Personal information
- Full name: Ruslan Yuriyovych Palamar
- Date of birth: 9 August 1993 (age 32)
- Place of birth: Odesa, Ukraine
- Height: 1.78 m (5 ft 10 in)
- Position: Midfielder

Team information
- Current team: Bratslav

Youth career
- 2006–2010: DYuSSh-11 Odesa
- 2011–2014: Chornomorets Odesa

Senior career*
- Years: Team / Apps / (Gls)
- 2012–2013: Chornomorets Odesa / 0 / (0)
- 2015–2018: Zhemchuzhyna Odesa / 71 / (30)
- 2018–2019: Balkany Zorya / 43 / (7)
- 2020–2021: Mykolaiv / 39 / (7)
- 2021–2022: Hirnyk-Sport Horishni Plavni / 19 / (1)
- 2022–2023: Mynai / 9 / (1)
- 2023: Nyva Buzova / 17 / (7)
- 2024: Dinaz Vyshhorod / 10 / (1)
- 2024–2026: Viktoriya Sumy / 38 / (10)
- 2026–: Bratslav / 0 / (0)

= Ruslan Palamar =

Ukrainian footballer

Ruslan Yuriyovych Palamar (Руслан Юрійович Паламар; born 9 August 1993) is a Ukrainian football midfielder who plays for Bratslav in Ukrainian Second League.

==Career==
===Chornomorets Odesa===
Palamar is a product of FC Chornomorets Odesa youth sportive system and spent a time playing for FC Chornomorets Odesa in the Ukrainian Premier League Reserves as well few games for its senior team in the Premiers.
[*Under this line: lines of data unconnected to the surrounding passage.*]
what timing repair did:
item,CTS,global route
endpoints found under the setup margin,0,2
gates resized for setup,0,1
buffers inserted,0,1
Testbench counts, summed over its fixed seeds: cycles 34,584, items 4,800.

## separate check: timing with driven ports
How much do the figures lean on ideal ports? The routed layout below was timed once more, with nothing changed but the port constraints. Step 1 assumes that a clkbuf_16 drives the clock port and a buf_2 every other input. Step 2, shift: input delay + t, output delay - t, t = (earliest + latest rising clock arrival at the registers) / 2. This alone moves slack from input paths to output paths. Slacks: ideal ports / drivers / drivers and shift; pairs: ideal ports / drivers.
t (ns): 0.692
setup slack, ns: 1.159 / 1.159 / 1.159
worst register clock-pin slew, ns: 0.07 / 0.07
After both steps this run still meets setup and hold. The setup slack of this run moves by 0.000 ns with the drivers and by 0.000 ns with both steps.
Source: an optimization exercise on an open RTL-to-GDS flow (aim: small area, a short achievable clock period and few clock cycles per item). Production flows keep margins and buffers that such runs may drop. The RTL was checked by simulation tests, not by an equivalence proof against the original design.

`flow/design.v`:
```
module rs72_gf_mul (
    input  wire [7:0] a,
    input  wire [7:0] b,
    output wire [7:0] p
);
    reg [7:0] acc;
    reg [7:0] sh;
    integer i;
    always @* begin
        acc = 8'h00;
        sh  = a;
        for (i = 0; i < 8; i = i + 1) begin
            acc = acc ^ (sh & {8{b[i]}});
            sh  = {sh[6:0], 1'b0} ^ (sh[7] ? 8'h1D : 8'h00);
        end
    end
    assign p = acc;
endmodule
module rs72_gf_inv (
    input  wire [7:0] x,
    output wire [7:0] y
);
    wire [7:0] x2, x4, x8, x16, x32, x64, x128;
    wire [7:0] p6, p24, p96, p30, p254, p224;
    rs72_gf_mul sq1 (.a(x),   .b(x),   .p(x2));
    rs72_gf_mul sq2 (.a(x2),  .b(x2),  .p(x4));
    rs72_gf_mul sq3 (.a(x4),  .b(x4),  .p(x8));
    rs72_gf_mul sq4 (.a(x8),  .b(x8),  .p(x16));
    rs72_gf_mul sq5 (.a(x16), .b(x16), .p(x32));
    rs72_gf_mul sq6 (.a(x32), .b(x32), .p(x64));
    rs72_gf_mul sq7 (.a(x64), .b(x64), .p(x128));
    rs72_gf_mul m1 (.a(x2),  .b(x4),   .p(p6));
    rs72_gf_mul m2 (.a(x8),  .b(x16),  .p(p24));
    rs72_gf_mul m3 (.a(x32), .b(x64),  .p(p96));
    rs72_gf_mul m4 (.a(p6),  .b(p24),  .p(p30));
    rs72_gf_mul m5 (.a(p96), .b(x128), .p(p224));
    rs72_gf_mul m6 (.a(p30), .b(p224), .p(p254));
    assign y = p254;
endmodule
module rs72_decoder (
    input  wire        clk,
    input  wire        rst,
    input  wire        in_valid,
    output wire        in_ready,
    input  wire [7:0]  in_sym,
    input  wire        in_erase,
    output wire        out_valid,
    input  wire        out_ready,
    output wire        out_fail,
    output wire [2:0]  out_count,
    output wire [27:0] out_pos,
    output wire [31:0] out_mag,
    output wire [3:0]  out_loc
);
    localparam [2:0] S_IN     = 3'd0,
                     S_CHK    = 3'd1,
                     S_BM     = 3'd2,
                     S_OMEGA  = 3'd3,
                     S_CHIEN  = 3'd4,
                     S_VERIFY = 3'd5,
                     S_OUT    = 3'd6;
    localparam [7:0] ALPHA_71  = 8'hBC;    
    localparam [7:0] ALPHA_M1  = 8'h8E;    
    reg [2:0] state;
    reg [6:0] idx;           
    reg [2:0] ecnt;          
    reg [6:0] eidx [0:3];    
    reg [7:0] syn  [0:3];    
    reg [7:0] gam  [0:4];    
    reg [7:0] xloc;          
    reg [7:0] lam  [0:4];    
    reg [7:0] prv  [0:4];    
    reg [2:0] len;           
    reg [1:0] k;             
    reg [7:0] tl   [0:4];    
    reg [7:0] tw   [0:3];    
    reg [7:0] xp   [1:3];    
    reg [7:0] ea   [0:3];    
    reg [2:0] roots;
    reg       den_zero;
    reg        r_fail;
    reg [2:0]  r_count;
    reg [6:0]  r_pos [0:3];
    reg [7:0]  r_mag [0:3];
    reg [3:0]  r_loc;
    integer i;
    wire [7:0] syn_mul [1:3];
    rs72_gf_mul u_s1 (.a(syn[1]), .b(8'h02), .p(syn_mul[1]));
    rs72_gf_mul u_s2 (.a(syn[2]), .b(8'h04), .p(syn_mul[2]));
    rs72_gf_mul u_s3 (.a(syn[3]), .b(8'h08), .p(syn_mul[3]));
    wire [7:0] xloc_next;
    rs72_gf_mul u_xl (.a(xloc), .b(ALPHA_M1), .p(xloc_next));
    wire [7:0] gam_x [1:4];
    genvar g;
    generate
        for (g = 1; g <= 4; g = g + 1) begin : g_gam
            rs72_gf_mul u_g (.a(gam[g-1]), .b(xloc), .p(gam_x[g]));
        end
    endgenerate
    wire [7:0] dterm [0:3];
    generate
        for (g = 0; g <= 3; g = g + 1) begin : g_delta
            wire [7:0] s_sel = (g <= k) ? syn[k - g] : 8'h00;
            rs72_gf_mul u_d (.a(lam[g]), .b(s_sel), .p(dterm[g]));
        end
    endgenerate
    wire [7:0] delta = dterm[0] ^ dterm[1] ^ dterm[2] ^ dterm[3];
    wire [7:0] delta_inv;
    rs72_gf_inv u_dinv (.x(delta), .y(delta_inv));
    wire [7:0] shifted [0:4];
    wire [7:0] lam_upd [0:4];
    wire [7:0] prv_upd [0:4];
    assign shifted[0] = 8'h00;
    generate
        for (g = 1; g <= 4; g = g + 1) begin : g_shift
            assign shifted[g] = prv[g-1];
        end
        for (g = 0; g <= 4; g = g + 1) begin : g_upd
            wire [7:0] ds;
            rs72_gf_mul u_ds (.a(delta), .b(shifted[g]), .p(ds));
            assign lam_upd[g] = lam[g] ^ ds;
            rs72_gf_mul u_pv (.a(delta_inv), .b(lam[g]), .p(prv_upd[g]));
        end
    endgenerate
    wire [2:0] e4 = (ecnt > 3'd4) ? 3'd4 : ecnt;
    wire [3:0] k_plus_e = {2'b00, k} + {1'b0, e4};
    wire [7:0] om [0:3];
    wire [7:0] op [0:3][0:3];
    genvar h;
    generate
        for (g = 0; g <= 3; g = g + 1) begin : g_om_j
            for (h = 0; h <= 3; h = h + 1) begin : g_om_i
                if (h <= g) begin : g_m
                    rs72_gf_mul u_o (.a(syn[g-h]), .b(lam[h]), .p(op[g][h]));
                end else begin : g_z
                    assign op[g][h] = 8'h00;
                end
            end
            assign om[g] = op[g][0] ^ op[g][1] ^ op[g][2] ^ op[g][3];
        end
    endgenerate
    wire [7:0] start_c [0:4];
    assign start_c[0] = 8'h01;
    assign start_c[1] = 8'h95;
    assign start_c[2] = 8'h1F;
    assign start_c[3] = 8'hB5;
    assign start_c[4] = 8'h48;
    wire [7:0] tl_start [0:4];
    wire [7:0] tw_start [0:3];
    generate
        for (g = 0; g <= 4; g = g + 1) begin : g_tls
            rs72_gf_mul u_t (.a(lam[g]), .b(start_c[g]), .p(tl_start[g]));
        end
        for (g = 0; g <= 3; g = g + 1) begin : g_tws
            rs72_gf_mul u_w (.a(om[g]), .b(start_c[g]), .p(tw_start[g]));
        end
    endgenerate
    reg [2:0] lam_deg;
    always @* begin
        lam_deg = 3'd0;
        for (i = 1; i <= 4; i = i + 1)
            if (lam[i] != 8'h00) lam_deg = i[2:0];
    end
    wire [7:0] alpha_i [0:4];
    assign alpha_i[0] = 8'h01;
    assign alpha_i[1] = 8'h02;
    assign alpha_i[2] = 8'h04;
    assign alpha_i[3] = 8'h08;
    assign alpha_i[4] = 8'h10;
    wire [7:0] alpha_mi [1:3];
    assign alpha_mi[1] = 8'h8E;
    assign alpha_mi[2] = 8'h47;
    assign alpha_mi[3] = 8'hAD;
    wire [7:0] tl_next [0:4];
    wire [7:0] tw_next [0:3];
    wire [7:0] xp_next [1:3];
    generate
        for (g = 0; g <= 4; g = g + 1) begin : g_tln
            rs72_gf_mul u_t (.a(tl[g]), .b(alpha_i[g]), .p(tl_next[g]));
        end
        for (g = 0; g <= 3; g = g + 1) begin : g_twn
            rs72_gf_mul u_w (.a(tw[g]), .b(alpha_i[g]), .p(tw_next[g]));
        end
        for (g = 1; g <= 3; g = g + 1) begin : g_xpn
            rs72_gf_mul u_x (.a(xp[g]), .b(alpha_mi[g]), .p(xp_next[g]));
        end
    endgenerate
    wire [7:0] lam_val = tl[0] ^ tl[1] ^ tl[2] ^ tl[3] ^ tl[4];
    wire [7:0] om_val  = tw[0] ^ tw[1] ^ tw[2] ^ tw[3];
    wire [7:0] den     = tl[1] ^ tl[3];
    wire       is_root = (lam_val == 8'h00);
    wire [7:0] den_inv;
    wire [7:0] yval;
    rs72_gf_inv u_finv (.x(den), .y(den_inv));
    rs72_gf_mul u_y (.a(om_val), .b(den_inv), .p(yval));
    wire [7:0] ey [1:3];
    generate
        for (g = 1; g <= 3; g = g + 1) begin : g_ey
            rs72_gf_mul u_e (.a(yval), .b(xp[g]), .p(ey[g]));
        end
    endgenerate
    reg erased_here;
    always @* begin
        erased_here = 1'b0;
        for (i = 0; i < 4; i = i + 1)
            if (i < e4 && eidx[i] == idx) erased_here = 1'b1;
    end
    wire syn_zero = (syn[0] == 8'h00) && (syn[1] == 8'h00) &&
                    (syn[2] == 8'h00) && (syn[3] == 8'h00);
    wire ea_match = (ea[0] == syn[0]) && (ea[1] == syn[1]) &&
                    (ea[2] == syn[2]) && (ea[3] == syn[3]);
    assign in_ready  = (state == S_IN);
    assign out_valid = (state == S_OUT);
    assign out_fail  = r_fail;
    assign out_count = r_count;
    assign out_pos   = {r_pos[3], r_pos[2], r_pos[1], r_pos[0]};
    assign out_mag   = {r_mag[3], r_mag[2], r_mag[1], r_mag[0]};
    assign out_loc   = r_loc;
    always @(posedge clk) begin
        if (rst) begin
            state <= S_IN;
            idx   <= 7'd0;
            ecnt  <= 3'd0;
            xloc  <= ALPHA_71;
            for (i = 0; i < 4; i = i + 1) syn[i] <= 8'h00;
            gam[0] <= 8'h01;
            for (i = 1; i <= 4; i = i + 1) gam[i] <= 8'h00;
            r_fail  <= 1'b0;
            r_count <= 3'd0;
            r_loc   <= 4'd0;
            for (i = 0; i < 4; i = i + 1) begin
                r_pos[i] <= 7'd0;
                r_mag[i] <= 8'h00;
            end
        end else begin
            case (state)
            S_IN: begin
                if (in_valid) begin
                    syn[0] <= syn[0] ^ in_sym;
                    for (i = 1; i <= 3; i = i + 1) syn[i] <= syn_mul[i] ^ in_sym;
                    if (in_erase) begin
                        if (ecnt < 3'd4) begin
                            eidx[ecnt[1:0]] <= idx;
                            for (i = 1; i <= 4; i = i + 1) gam[i] <= gam[i] ^ gam_x[i];
                        end
                        if (ecnt < 3'd5) ecnt <= ecnt + 3'd1;
                    end
                    xloc <= xloc_next;
                    if (idx == 7'd71) begin
                        idx   <= 7'd0;
                        state <= S_CHK;
                    end else begin
                        idx <= idx + 7'd1;
                    end
                end
            end
            S_CHK: begin
                r_count <= 3'd0;
                r_loc   <= 4'd0;
                for (i = 0; i < 4; i = i + 1) begin
                    r_pos[i] <= 7'd0;
                    r_mag[i] <= 8'h00;
                end
                if (ecnt > 3'd4) begin
                    r_fail <= 1'b1;
                    state  <= S_OUT;
                end else if (syn_zero) begin
                    r_fail <= 1'b0;
                    state  <= S_OUT;
                end else begin
                    r_fail <= 1'b0;
                    for (i = 0; i <= 4; i = i + 1) begin
                        lam[i] <= gam[i];
                        prv[i] <= gam[i];
                    end
                    len <= ecnt;
                    k   <= ecnt[1:0];
                    state <= (ecnt == 3'd4) ? S_OMEGA : S_BM;
                end
            end
            S_BM: begin
                if (delta == 8'h00) begin
                    for (i = 0; i <= 4; i = i + 1) prv[i] <= shifted[i];
                end else begin
                    for (i = 0; i <= 4; i = i + 1) lam[i] <= lam_upd[i];
                    if ({len, 1'b0} <= {1'b0, k_plus_e}) begin
                        len <= k_plus_e[2:0] + 3'd1 - len;
                        for (i = 0; i <= 4; i = i + 1) prv[i] <= prv_upd[i];
                    end else begin
                        for (i = 0; i <= 4; i = i + 1) prv[i] <= shifted[i];
                    end
                end
                k <= k + 2'd1;
                if (k == 2'd3) state <= S_OMEGA;
            end
            S_OMEGA: begin
                if (({1'b0, len, 1'b0} > {1'b0, e4} + 5'd4) || (lam_deg != len)) begin
                    r_fail <= 1'b1;
                    state  <= S_OUT;
                end else begin
                    for (i = 0; i <= 4; i = i + 1) tl[i] <= tl_start[i];
                    for (i = 0; i <= 3; i = i + 1) tw[i] <= tw_start[i];
                    xp[1] <= 8'hBC;    
                    xp[2] <= 8'h2A;    
                    xp[3] <= 8'hF2;    
                    for (i = 0; i < 4; i = i + 1) ea[i] <= 8'h00;
                    roots    <= 3'd0;
                    den_zero <= 1'b0;
                    idx      <= 7'd0;
                    state    <= S_CHIEN;
                end
            end
            S_CHIEN: begin
                if (is_root) begin
                    roots <= roots + 3'd1;
                    if (den == 8'h00) den_zero <= 1'b1;
                    ea[0] <= ea[0] ^ yval;
                    for (i = 1; i <= 3; i = i + 1) ea[i] <= ea[i] ^ ey[i];
                    if (yval != 8'h00 && r_count < 3'd4) begin
                        r_pos[r_count[1:0]] <= idx;
                        r_mag[r_count[1:0]] <= yval;
                        r_loc[r_count[1:0]] <= !erased_here;
                        r_count <= r_count + 3'd1;
                    end
                end
                for (i = 0; i <= 4; i = i + 1) tl[i] <= tl_next[i];
                for (i = 0; i <= 3; i = i + 1) tw[i] <= tw_next[i];
                for (i = 1; i <= 3; i = i + 1) xp[i] <= xp_next[i];
                if (idx == 7'd71) begin
                    idx   <= 7'd0;
                    state <= S_VERIFY;
                end else begin
                    idx <= idx + 7'd1;
                end
            end
            S_VERIFY: begin
                if (roots != len || den_zero || !ea_match) begin
                    r_fail  <= 1'b1;
                    r_count <= 3'd0;
                    r_loc   <= 4'd0;
                    for (i = 0; i < 4; i = i + 1) begin
                        r_pos[i] <= 7'd0;
                        r_mag[i] <= 8'h00;
                    end
                end
                state <= S_OUT;
            end
            S_OUT: begin
                if (out_ready) begin
                    idx   <= 7'd0;
                    ecnt  <= 3'd0;
                    xloc  <= ALPHA_71;
                    for (i = 0; i < 4; i = i + 1) syn[i] <= 8'h00;
                    gam[0] <= 8'h01;
                    for (i = 1; i <= 4; i = i + 1) gam[i] <= 8'h00;
                    state <= S_IN;
                end
            end
            default: state <= S_IN;
            endcase
        end
    end
endmodule
```
`flow/run.sh`:
```
#!/bin/bash
# synth_recipe.tcl (not shown) runs the flow's synth.tcl, then flattens the netlist and writes it again
# the make line also repeats each setting of config.mk as NAME=value (left out here)
make -C /OpenROAD-flow-scripts/flow DESIGN_CONFIG=/design/flow/config.mk WORK_HOME=/design/flow/orfs CLKGATE_MAP_FILE= SYNTH_SCRIPT=/design/flow/synth_recipe.tcl finish
```
`flow/config.mk`:
```
export PLATFORM = sky130hd
export DESIGN_NAME = rs72_decoder
export DESIGN_NICKNAME = rs72_decoder
export VERILOG_FILES = /design/flow/design.v
export SDC_FILE = /design/flow/constraint.sdc
export NUM_CORES = 4
export LEC_CHECK = 0
export CAP_MARGIN = 20
export CORE_MARGIN = 2
export CORE_UTILIZATION = 40
export SLEW_MARGIN = 20
```
`flow/constraint.sdc`:
```
create_clock -name core_clock -period 25.0 [get_ports {clk}]
set_input_delay 5.0000 -clock core_clock [delete_from_list [all_inputs] [get_ports {clk}]]
set_output_delay 5.0000 -clock core_clock [all_outputs]
set_load 0.01 [all_outputs]
```
==> results.yml <==
cells_and_area:
  nets: 9524
  layout_common_cells: "2258 x xnor2_1, 1611 x nand2_1, 1003 x nor2_1"
  area_growth_pct: 9.06
  instances_no_fill: 11700
  drive_above_1_share_pct: 8.49
  fin_area_mm2: 0.0788
  mostFrequentLayoutCell: "xnor2_1"
  final_util_pct: 44.0
synthesis:
  yosysSeqAreaShare_pct: 14.3
  synthCells: 9362
  ys_async_sr_fraction_pct: 0
  synth_edf_count: 281
  yosysUniqueCellTypes: 112
  synth_area_per_cell_um2: 7.72
  synthFlopType: "edfxtp_1"
  ys_ff_latch: 374
  syn_area_mm2: 0.0723
  yosysWarnings: 18
  synth_fp_nets: 9577
floorplan:
  fp-row-count: 155
  boundaryPins: 83
  floorplan.die.width_um: 429
  die_h_um: 429
  core-area_mm2: 0.179
  initial_core_util_pct: 40.4
  dieArea_mm2: 0.184
setup_path:
  cpMostUsedCell: "xnor3_1"
  arrival_ns: 24.13
  startpoint_type: "flip-flop"
  end_kind: "flip-flop"
  max_stage_delay_ns: 0.63
  crit_type: "flip-flop to flip-flop"
  worstPathRequired_ns: 25.38
  worst_path_max_delay_cell: "xor3_2"
  path_max_fanout: 16
cts:
  clk_pin_slew_worst_paths_ns: 0.07
  postCtsHoldBufs: 0
  htreeDepth: 2
  clock_sinks: 374
  cts_buffers: 47
  root_buffer: "clkbuf_16"
  tritoncts: "built"
  clock_path_buffers: 3
  clk_latency_ns: 0.66
drt:
  drt-initial-drc-count: 7190
  via_count: 65100
  routed_wirelength_um: 251000
  via_per_inst: 5.56
  dr.pass1.iters: 8
  ant_nets: 0
  route.detailed.drc: 0
  wl_per_cell_um: 21.4
timing:
  skew_ns: 0.0324
  post-route-min-period_ns: 23.75
  worstMarginPinSlew_ns: 1.12
  maxClockFrequency_ghz: 0.0421
  fin_tns_setup_ns: 0
  setup_viol: 0
  worst_slack_ns: 1.25
  slew_violations: 0
  rsz0062_at_grt: "false"
  period_share_pct: 95.0
  slew_headroom_pct: 24.7
  finalHoldViolCount: 0
place:
  dp.cells: 11600
  io_buffers: 82
  post_dp_cell_area_mm2: 0.0768
  routabilityCongestion: 1.01
  dp_hpwl_um: 184000
  place_worst_setup_slack_ns: -1.62
global_routing:
  grt_overflow: 0
  grt_max_degree: 83
  grt_pass1_vias: 63000
  grt_pass1_wl_um: 385000
  grt_usage_pct: 26.3
  grt_antenna_before_repair: 4
worst_hold_path:
  hp-class: "flip-flop to flip-flop"
status:
  outcome: "finished clean"
run:
  cap_violations: 0
[state kept, by name, indices dropped and copies added, names as in the netlist, 2 cells and up]
signal / flops
k: 2
prv: 32
gam: 32
r_loc: 4
r_pos: 28
xp: 24
state: 3
eidx: 28
r_mag: 32
xloc: 8
roots: 3
ecnt: 3
len: 3
r_count: 3
tl: 32
syn: 32
lam: 32
tw: 32
idx: 7
ea: 32
[cell usage after synthesis, drive strengths merged, types with 16 or more instances]
| cell | n | share of area (%) |
|---|---|---|
| a211oi | 54 | 0.60 |
| nor2 | 1005 | 5.2 |
| o21bai | 16 | 0.17 |
| o21ai | 338 | 2.3 |
| o22ai | 71 | 0.61 |
| nand2 | 1615 | 8.4 |
| nand2b | 100 | 0.87 |
| or2 | 35 | 0.30 |
| xnor3 | 215 | 6.7 |
| nand3 | 93 | 0.64 |
| a22oi | 135 | 1.4 |
| dfxtp | 93 | 2.6 |
| nand4 | 18 | 0.16 |
| ha | 201 | 3.5 |
| and3 | 46 | 0.40 |
| mux2i | 92 | 1.3 |
| inv | 238 | 1.2 |
| edfxtp | 281 | 12 |
| o211ai | 39 | 0.41 |
| o221ai | 16 | 0.19 |
| mux2 | 35 | 0.55 |
| xor3 | 29 | 0.96 |
| a31oi | 17 | 0.15 |
| xnor2 | 2328 | 29 |
| and2 | 66 | 0.57 |
| buf | 237 | 1.7 |
| nor2b | 125 | 1.1 |
| o21a | 17 | 0.18 |
| clkbuf | 388 | 2.0 |
| a21o | 18 | 0.19 |
| a21oi | 293 | 2.0 |
| or3 | 24 | 0.21 |
| xor2 | 708 | 9.0 |
| nor4 | 36 | 0.31 |
| nor3 | 94 | 0.66 |
[logic make-up (layout without fill, tap and decap cells)]
kind of cell               Yosys count  after routing  share of synthesized area [%]
DFF                                374            374                           14.3
AOI/OAI and AO/OA                 1191           1191                           10.5
adders and majority gates          202            202                           3.51
buffers and inverters              875            861                           5.04
xor gates and xnor gates          3280           3280                           45.4
other                                0              3                              0
and+or+nand+nor                   3313           3313                           19.5
muxes                              127            127                           1.83
[path summary, 6_finish.rpt]
path	cells past startpoint	to	startpoint	slack, ns
max	94	prv[1][4]	k[0]	1.25
min	2	r_loc[3]	r_loc[3]	0.48
min reg2reg	2	r_loc[3]	r_loc[3]	0.48
max reg2reg	94	prv[1][4]	k[0]	1.25
[through the flow]
step | hold WS (ns)
2_1_floorplan | 0.403
6_report | 0.476
3_3_place_gp | 0.462
3_5_place_dp | 0.473
4_1_cts | 0.482
5_1_grt | 0.511
[timing repair]
| action | CTS | global route |
|---|---|---|
| endpoints found under the hold margin | 0 | 0 |
| setup endpoints to repair | 151 | 175 |
| setup buffers | 0 | 12 |
| gates resized for setup | 13 | 48 |
| pin swaps | 1 | 5 |
| cloned | 0 | 0 |
[critical path, delay by kind of cell, from the launching register on]
kind                     cells  cell delay [ns]
flip-flops                   1             0.36
AO/OA/AOI/OAI               14             2.92
adder cells (fa/ha/maj)     11             3.85
XOR/XNOR                    38            11.06
buffers and inverters       19             3.08
multiplexers                 3             0.56
AND/OR/NAND/NOR              9             1.55
[per-layer routing]
layer,up-vias,GRT usage [%],wire [µm]
met5,-,0,0
met4,0,11.9,13400
met3,695,3.27,19000
met2,2888,42.8,113000
met1,31100,34.7,105000
li1,30400,-,-
[final cells by class]
type	count	area, µm²
fill	17800	100000
tap	2355	2950
antenna	3	7.51
timing repair buffer	525	4230
multi-input combinational	8113	58900
inverter	248	933
clock inverter	30	282
clock buffer	58	1250
sequential	374	10300
Testbench counts, summed over its fixed seeds: cycles 394,038, words 3,200.

## separate check: timing with driven ports
No port has a modelled driver above. Below, the same layout with a new extraction and two added sets of constraints. Step 1 assumes that a clkbuf_16 drives the clock port and a buf_2 every other input. Step 2 also shifts input and output timing later by t, the mid clock arrival at the registers, as if the neighbouring blocks saw the same clock. a / b / c = ideal / step 1 / step 2; a / b = the first two.
t, ns: 0.730
setup slack, ns: 1.250 / 1.250 / 1.250
worst setup path at the end: register to register
worst register clock-pin slew, ns: 0.07 / 0.07
cell pins on the clock port's net: 1
After both steps this run still meets setup and hold. For this run, drivers alone change the setup slack by 0.000 ns; drivers and shift together by 0.000 ns.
His first coach was A.Baranov.

===Zhemchuzhyna Odesa===
In 2015, he joined a new amateur club Zhemchuzhyna Odesa.

===Balkany Zorya===
On 11 June 2018 Palamar signed contract witch Balkany Zorya after his previous club Zhemchuzhyna was dissolved.

In February 2026, he moved to Bratslav.